WHAT TO DO:
The line that contains "set_output_delay 1.89 -clock" marks the end: retype the data below exactly from its first line through that line.

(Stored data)
● ● ● ●
File: config.mk
export PLATFORM = sky130hd
export DESIGN_NAME = dacc_alu
export DESIGN_NICKNAME = d
export VERILOG_FILES = /design/src/rtl/dacc_pkg.sv /design/src/rtl/dacc_operand_mux.sv /design/src/rtl/dacc_alu_core.sv /design/src/rtl/dacc_multiplier.sv /design/src/rtl/dacc_alu.sv
export SDC_FILE = /design/constraint.sdc
export NUM_CORES = 1
export LEC_CHECK = 0
export BUFFER_PORTS_ARGS = -buffer_cell sky130_fd_sc_hd__buf_2
export CORE_ASPECT_RATIO = 2
export CORE_MARGIN = 5
export CORE_UTILIZATION = 55
export CTS_CLUSTER_SIZE = 12
export DETAILED_ROUTE_END_ITERATION = 10
export PLACE_DENSITY_LB_ADDON = 0.08
export SLEW_MARGIN = 25
export SYNTH_ARGS = -nofsm -noshare
export SYNTH_HDL_FRONTEND = slang
export SYNTH_SLANG_ARGS = --single-unit
File: constraint.sdc
create_clock -name clk -period 12.6 [get_ports clk]
set_clock_uncertainty 0.2 [all_clocks]
set_input_delay 1.89 -clock clk [delete_from_list [all_inputs] [get_ports clk]]
set_output_delay 1.89 -clock clk [all_outputs]
set_load 0.02 [all_outputs]
File: src/rtl/dacc_pkg.sv
package dacc_pkg;
    parameter int DW = 16;

    typedef enum logic [3:0] {
        OP_NOP  = 4'h0, OP_OR   = 4'h1, OP_AND  = 4'h2, OP_XOR  = 4'h3,
        OP_SUB  = 4'h4, OP_ADD  = 4'h5, OP_SBB  = 4'h6, OP_ADC  = 4'h7,
        OP_DEC  = 4'h8, OP_INC  = 4'h9, OP_NOT  = 4'hA, OP_ASR  = 4'hB,
        OP_SHL1 = 4'hC, OP_SHL2 = 4'hD, OP_SHL4 = 4'hE, OP_SWAP = 4'hF
    } alu_op_e;

    typedef enum logic [1:0] {
        SRC_RAM = 2'd0, SRC_BUS = 2'd1, SRC_MHI = 2'd2, SRC_MLO = 2'd3
    } src_sel_e;

    typedef struct packed {
        logic ov1;
        logic ov0;
        logic s1;
        logic s0;
        logic z;
        logic c;
    } flags_t;

    typedef struct packed {
        logic [DW-1:0] res;
        flags_t        fl;
    } alu_out_t;

    function automatic logic is_arith(input logic [3:0] op);
        return (op >= 4'h4) && (op <= 4'h9);
    endfunction

    function automatic logic clears_all(input logic [3:0] op);
        return (op inside {4'h1, 4'h2, 4'h3, 4'hA, 4'hD, 4'hE, 4'hF});
    endfunction
endpackage

File: src/rtl/dacc_operand_mux.sv
module dacc_operand_mux
    import dacc_pkg::*;
(
    input  logic [1:0]    sel,
    input  logic [DW-1:0] ram_word,
    input  logic [DW-1:0] bus_val,
    input  logic [DW-1:0] mul_hi,
    input  logic [DW-1:0] mul_lo,
    output logic [DW-1:0] p_out
);
    always_comb begin
        unique case (src_sel_e'(sel))
            SRC_RAM: p_out = ram_word;
            SRC_BUS: p_out = bus_val;
            SRC_MHI: p_out = mul_hi;
            default: p_out = mul_lo;
        endcase
    end
endmodule

File: src/rtl/dacc_alu_core.sv
module dacc_alu_core
    import dacc_pkg::*;
(
    input  logic [3:0]    op,
    input  logic [DW-1:0] acc,
    input  logic [DW-1:0] p_in,
    input  flags_t        fl_old,
    input  logic          other_c,
    output alu_out_t      out
);
    localparam int HALF = DW / 2;

    logic [DW-1:0] p_eff;
    logic [DW-1:0] res;
    logic [DW-1:0] ovec;
    logic [DW-1:0] cin;
    flags_t        fl;

    assign cin = {{(DW-1){1'b0}}, other_c};

    always_comb begin
        p_eff = p_in;
        res   = '0;
        unique case (alu_op_e'(op))
            OP_OR:   res = acc | p_eff;
            OP_AND:  res = acc & p_eff;
            OP_XOR:  res = acc ^ p_eff;
            OP_SUB:  res = acc - p_eff;
            OP_ADD:  res = acc + p_eff;
            OP_SBB:  res = acc - p_eff - cin;
            OP_ADC:  res = acc + p_eff + cin;
            OP_DEC:  begin p_eff = {{(DW-1){1'b0}}, 1'b1}; res = acc - p_eff; end
            OP_INC:  begin p_eff = {{(DW-1){1'b0}}, 1'b1}; res = acc + p_eff; end
            OP_NOT:  res = ~acc;
            OP_ASR:  res = {acc[DW-1], acc[DW-1:1]};
            OP_SHL1: res = {acc[DW-2:0], other_c};
            OP_SHL2: res = {acc[DW-3:0], 2'b11};
            OP_SHL4: res = {acc[DW-5:0], 4'hF};
            OP_SWAP: res = {acc[HALF-1:0], acc[DW-1:HALF]};
            default: res = '0;
        endcase
    end

    assign ovec = (acc ^ res) & (p_eff ^ (op[0] ? res : acc));

    always_comb begin
        fl    = fl_old;
        fl.z  = (res == '0);
        fl.s0 = res[DW-1];
        if (!fl_old.ov1) fl.s1 = fl.s0;
        if (is_arith(op)) begin
            fl.ov0 = ovec[DW-1];
            if (fl.ov0 && fl_old.ov1) fl.ov1 = (fl.s0 == fl.s1);
            else                      fl.ov1 = fl_old.ov1 | fl.ov0;
            fl.c = (acc[DW-1] ^ p_eff[DW-1] ^ res[DW-1] ^ ovec[DW-1]);
        end else begin
            fl.ov0 = 1'b0;
            fl.ov1 = 1'b0;
            if (op == OP_ASR)       fl.c = acc[0];
            else if (op == OP_SHL1) fl.c = acc[DW-1];
            else                    fl.c = 1'b0;
        end
    end

    assign out.res = res;
    assign out.fl  = fl;
endmodule

File: src/rtl/dacc_multiplier.sv
module dacc_multiplier
    import dacc_pkg::*;
(
    input  logic          clk,
    input  logic          rst,
    input  logic [DW-1:0] k_in,
    input  logic [DW-1:0] l_in,
    output logic [DW-1:0] m_out,
    output logic [DW-1:0] n_out
);
    localparam int PW = 2 * DW;

    logic signed [PW-1:0] prod;
    assign prod = $signed(k_in) * $signed(l_in);

    always_ff @(posedge clk) begin
        if (rst) begin
            m_out <= '0;
            n_out <= '0;
        end else begin
            m_out <= prod[PW-2:DW-1];
            n_out <= {prod[DW-2:0], 1'b0};
        end
    end


    mul_zero_chk: assert property (@(posedge clk) disable iff (rst)
        (k_in == '0) |=> (m_out == '0 && n_out == '0));
endmodule

File: src/rtl/dacc_alu.sv
module dacc_alu
    import dacc_pkg::*;
(
    input  logic          clk,
    input  logic          rst,
    input  logic [3:0]    alu_op,
    input  logic [1:0]    p_sel,
    input  logic          acc_sel,
    input  logic [15:0]   bus_val,
    input  logic [15:0]   ram_word,
    input  logic [15:0]   mul_k,
    input  logic [15:0]   mul_l,
    output logic [15:0]   acc_a,
    output logic [15:0]   acc_b,
    output logic [5:0]    flags_a,
    output logic [5:0]    flags_b,
    output logic [15:0]   mul_hi,
    output logic [15:0]   mul_lo
);
    logic [DW-1:0] acc_r [2];
    flags_t        fl_r  [2];
    logic [DW-1:0] p_val;
    alu_out_t      alu_res;

    dacc_multiplier u_mul (
        .clk(clk), .rst(rst), .k_in(mul_k), .l_in(mul_l),
        .m_out(mul_hi), .n_out(mul_lo)
    );

    dacc_operand_mux u_mux (
        .sel(p_sel), .ram_word(ram_word), .bus_val(bus_val),
        .mul_hi(mul_hi), .mul_lo(mul_lo), .p_out(p_val)
    );

    dacc_alu_core u_core (
        .op(alu_op), .acc(acc_r[acc_sel]), .p_in(p_val),
        .fl_old(fl_r[acc_sel]), .other_c(fl_r[~acc_sel].c), .out(alu_res)
    );

    for (genvar g = 0; g < 2; g++) begin : g_acc
        always_ff @(posedge clk) begin
            if (rst) begin
                acc_r[g] <= '0;
                fl_r[g]  <= '0;
            end else if (alu_op != OP_NOP && acc_sel == 1'(g)) begin
                acc_r[g] <= alu_res.res;
                fl_r[g]  <= alu_res.fl;
            end
        end
    end

    assign acc_a   = acc_r[0];
    assign acc_b   = acc_r[1];
    assign flags_a = fl_r[0];
    assign flags_b = fl_r[1];


    nop_hold_chk: assert property (@(posedge clk) disable iff (rst)
        (alu_op == OP_NOP) |=> ($stable(acc_a) && $stable(acc_b)
                                && $stable(flags_a) && $stable(flags_b)));

    other_acc_chk: assert property (@(posedge clk) disable iff (rst)
        (acc_sel == 1'b0) |=> ($stable(acc_b) && $stable(flags_b)));

    sticky_rise_chk: assert property (@(posedge clk) disable iff (rst)
        $rose(flags_a[5]) |-> flags_a[4]);

    sign_freeze_chk: assert property (@(posedge clk) disable iff (rst)
        flags_a[5] |=> $stable(flags_a[3]));

    logic_clear_chk: assert property (@(posedge clk) disable iff (rst)
        (clears_all(alu_op) && acc_sel == 1'b1) |=> (flags_b[0] == 1'b0 && flags_b[4] == 1'b0 && flags_b[5] == 1'b0));
endmodule

==> summary.txt <==
Global route
  – Vias in the first global route: 16,000
  – Met2 Resource Use GR: 66.9%
  – Most Crowded Layer GR: met2
  – Initial antenna violation count: 3
  – First-pass GRT wire length: around 94 mm
  – GRT Total Usage: between 30% and 40%
  – Largest net degree at the start of global routing: 44
  – Routing usage on met3: roughly 6.1%
  – Met1 Usage GRT: 33.9%
  – GRT overflow: 0

Logic synthesis
  – Synth Area in Compound Gates: 12.0%
  – Avg Cell Area, Syn: 8.76 sq um
  – Seq/Total Area, Yosys: between 10 and 15%
  – Post-synthesis mux area share: around 3.7%
  – Unique masters post-synth: 91
  – Combinational family with the most area after synthesis: adder cells
  – Post-Synth Simple-Gate Area: a little under a fifth
  – Most used DFF post-synth: edfxtp_1
  – Yosys reg bits: 73
  – FFs w/ async S/R, synth: 0%
  – Post-Synth XOR/XNOR Area: under 10%
  – Net Count, Synth: between 2,000 and 2,500
  – Synth Warn #: 0
  – Cell Area, Synth: between 0.015 and 0.02 sq mm
  – Cells after synthesis: approximately 2,000
  – EDFF count, synth: 42
  – Adder-cell share of the synthesized area: around two fifths

Job
  – Max_cap viols: 0

Timing
  – Setup WS post-layout: about 4.0 ns
  – Final setup TNS: 0 ns
  – Final Slew Violations: 0
  – Final hold viol count: 0
  – Max transition margin: 20.2%
  – F_max: 116 MHz
  – Worst-Margin Slew: 1.19 ns
  – Period utilization: between 60 and 70%
  – Final worst path period need: 8.65 ns
  – Final setup viols: 0
  – RSZ-0062 raised after global routing: no

Clock tree
  – Post-CTS Resized: 0
  – Cts hold-fix bufs: 0
  – Clock Pin Slew Worst Setup and Hold Paths: roughly 0.07 ns
  – Clk Latency, worst-skew pair: 0.37 ns
  – Max H-tree Level: 3
  – CTS tree: done
  – Clk sinks: 73
  – CTS buffer count: 9
  – CTS Buffer Depth: 2
  – Clock root buffer: clkbuf_16
  – Post-CTS Repair Setup Buffers: 0

Critical path
  – RR Startpoint: u_mul.m_out[3]
  – R2R Path End: fl_r[1][1]
  – Worst EP arrival: roughly 8.7 ns
  – R2R setup slack: about 6.5 ns
  – Critical Path Start Type: input pin
  – Crit end category: flop
  – Critical path startpoint: mul_k[10]
  – R2R cell count: 14
  – CP Max Fanout: 16
  – Required @ worst endpoint: approximately 13 ns
  – Crit path to: u_mul.m_out[14]
  – Crit Path Class: input pin to flop

Layout
  – Register area: 0.00188 sq mm
  – Fillers: ~2,800
  – Area Overhead vs Synth: 8.13%
  – Most frequent cells in the layout: 331 x inv_1, 259 x fa_1, 197 x nand2_1
  – Multi-input gate area: roughly 0.014 sq mm
  – NumNets Final: 2,520
  – Layout cells sized above 1: 11.3%
  – Commonest non-fill, non-tap cell in the layout: inv_1

Pwr
  – Worst VDD drop: 0.266 mV
  – Power per standard cell area: about 330 mW/mm^2
  – P_leak: 8.73 nW

Drt
  – Drt via density: a little over 6
  – Vias: 14,800
  – Initial drt markers: between 800 and 900
  – Wire length per cell: about 26 um
  – Residual DRC: 0
  – WL final: between 60 and 70 mm
  – Antenna Nets Post-Route: 0
  – First-pass DRT Iterations: 7

Hold path
  – Min-delay worst type: flop to flop
  – HP Start: fl_r[1][3]
  – Worst hold stages: 3

Place
  – Worst Setup Slack post-DPL: about 3.7 ns
  – Input/output buffers: 147
  – GPL Wtd Cong: about 1.1
  – DP Wirelength: about 50 mm

Run status
  – Status: completed

Die
  – Die area: roughly 0.035 sq mm
  – Chip width: between 100 and 150 um
  – CORE AREA: around 0.03 sq mm
  – Die Ht: about 260 um
  – Rows: 91
  – Initial core utilization: 55.5%
  – Num ports: 149
through the flow:
step	utilization [%]	hold slack, ns	area [sq um]	power (W)	cells
2_1_floorplan	-	0.694	17100	0.00425	1947
3_3_place_gp	58.8	0.559	18100	0.00556	2403
3_5_place_dp	58.9	0.588	18100	0.00569	2403
4_1_cts	59.9	0.606	18400	0.00599	2419
5_1_grt	60.0	0.679	18400	0.00662	2420
6_report	60.0	0.595	18400	0.00604	2424
synth_stat cells (8+ instances only):
master	n	area share, %
o21ai_0	34	1.0
xor2_1	32	1.6
nor3_1	26	0.76
nand3_1	31	0.91
fa_1	259	30
nor2_1	137	3.0
a31oi_1	10	0.37
o221ai_1	11	0.56
a221oi_1	11	0.56
a211oi_1	17	0.75
a21oi_1	66	1.9
nand2_1	197	4.3
and2_1	103	3.8
ha_1	145	11
mux4_2	15	2.0
nand2b_1	29	1.1
edfxtp_1	42	7.4
xnor2_1	59	3.0
mux2i_1	24	1.4
clkbuf_1	71	1.6
nand4_1	12	0.44
inv_1	331	7.3
or3_1	8	0.29
a21o_1	24	1.1
o22ai_1	42	1.5
nor2b_1	21	0.77
dfxtp_1	31	3.6
worst min path at each step:
stage / end / slack (ns)
CTS: fl_r[1][3] / 0.61
global placement: fl_r[0][3] / 0.56
floorplan: fl_r[0][3] / 0.69
detailed placement: fl_r[1][3] / 0.59
global route: fl_r[1][5] / 0.68
finish: fl_r[0][3] / 0.60
per-layer routing:
metal | vias up | part of all wire (%) | wire [um]
met2 | 624 | 53 | 32900
met3 | 281 | 5.0 | 3110
met5 | - | 0 | 0
met1 | 7336 | 31 | 19200
met4 | 0 | 11 | 6620
li1 | 6581 | - | -
registers in the layout (all words and copies together) (netlist names):
| register | cells |
|---|---|
| u_mul.m_out | 16 |
| fl_r | 12 |
| acc_r | 30 |
| u_mul.n_out | 15 |
logic make-up (layout without fill, tap and decap cells):
kind of cell    Yosys count  after routing
simple gates            622            622
other cells               1              5
xor+xnor                 92             92
fa+ha+maj               404            404
compound gates          295            295
flops                    73             73
mux                      43             43
buf+inv                 417            518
● ● ● ●
EXERCISE RESULT:
File: config.mk
export PLATFORM = sky130hd
export DESIGN_NAME = dacc_alu
export DESIGN_NICKNAME = d
export VERILOG_FILES = /design/src/rtl/dacc_pkg.sv /design/src/rtl/dacc_operand_mux.sv /design/src/rtl/dacc_alu_core.sv /design/src/rtl/dacc_multiplier.sv /design/src/rtl/dacc_alu.sv
export SDC_FILE = /design/constraint.sdc
export NUM_CORES = 1
export LEC_CHECK = 0
export BUFFER_PORTS_ARGS = -buffer_cell sky130_fd_sc_hd__buf_2
export CORE_ASPECT_RATIO = 2
export CORE_MARGIN = 5
export CORE_UTILIZATION = 55
export CTS_CLUSTER_SIZE = 12
export DETAILED_ROUTE_END_ITERATION = 10
export PLACE_DENSITY_LB_ADDON = 0.08
export SLEW_MARGIN = 25
export SYNTH_ARGS = -nofsm -noshare
export SYNTH_HDL_FRONTEND = slang
export SYNTH_SLANG_ARGS = --single-unit
File: constraint.sdc
create_clock -name clk -period 12.6 [get_ports clk]
set_clock_uncertainty 0.2 [all_clocks]
set_input_delay 1.89 -clock clk [delete_from_list [all_inputs] [get_ports clk]]
set_output_delay 1.89 -clock clk [all_outputs]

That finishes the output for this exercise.